__Task description__
With the line containing "power by group" as the first line and the last line of the records as the final one, reproduce that range exactly.

Collected data

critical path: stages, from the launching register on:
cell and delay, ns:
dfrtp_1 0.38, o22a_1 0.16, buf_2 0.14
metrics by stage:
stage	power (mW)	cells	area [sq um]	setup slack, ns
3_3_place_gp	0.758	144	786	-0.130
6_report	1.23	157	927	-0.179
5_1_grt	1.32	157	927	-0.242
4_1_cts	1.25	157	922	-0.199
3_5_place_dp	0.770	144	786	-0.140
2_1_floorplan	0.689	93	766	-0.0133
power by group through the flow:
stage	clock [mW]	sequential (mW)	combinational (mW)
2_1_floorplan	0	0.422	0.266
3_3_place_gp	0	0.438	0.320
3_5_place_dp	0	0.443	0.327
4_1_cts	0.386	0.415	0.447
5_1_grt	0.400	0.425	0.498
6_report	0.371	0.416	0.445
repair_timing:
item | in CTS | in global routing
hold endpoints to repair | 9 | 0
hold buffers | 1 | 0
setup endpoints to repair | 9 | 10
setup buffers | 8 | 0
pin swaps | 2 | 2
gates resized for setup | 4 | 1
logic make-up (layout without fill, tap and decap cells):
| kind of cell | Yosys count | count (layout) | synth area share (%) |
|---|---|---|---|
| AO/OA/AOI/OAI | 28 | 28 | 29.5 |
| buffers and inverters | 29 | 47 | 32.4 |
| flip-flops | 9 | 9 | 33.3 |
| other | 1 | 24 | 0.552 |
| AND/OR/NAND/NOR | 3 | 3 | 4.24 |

__Response box__
power by group through the flow:
stage	clock [mW]	sequential (mW)	combinational (mW)
2_1_floorplan	0	0.422	0.266
3_3_place_gp	0	0.438	0.320
3_5_place_dp	0	0.443	0.327
4_1_cts	0.386	0.415	0.447
5_1_grt	0.400	0.425	0.498
6_report	0.371	0.416	0.445
repair_timing:
item | in CTS | in global routing
hold endpoints to repair | 9 | 0
hold buffers | 1 | 0
setup endpoints to repair | 9 | 10
setup buffers | 8 | 0
pin swaps | 2 | 2
gates resized for setup | 4 | 1
logic make-up (layout without fill, tap and decap cells):
| kind of cell | Yosys count | count (layout) | synth area share (%) |
|---|---|---|---|
| AO/OA/AOI/OAI | 28 | 28 | 29.5 |
| buffers and inverters | 29 | 47 | 32.4 |
| flip-flops | 9 | 9 | 33.3 |
| other | 1 | 24 | 0.552 |
| AND/OR/NAND/NOR | 3 | 3 | 4.24 |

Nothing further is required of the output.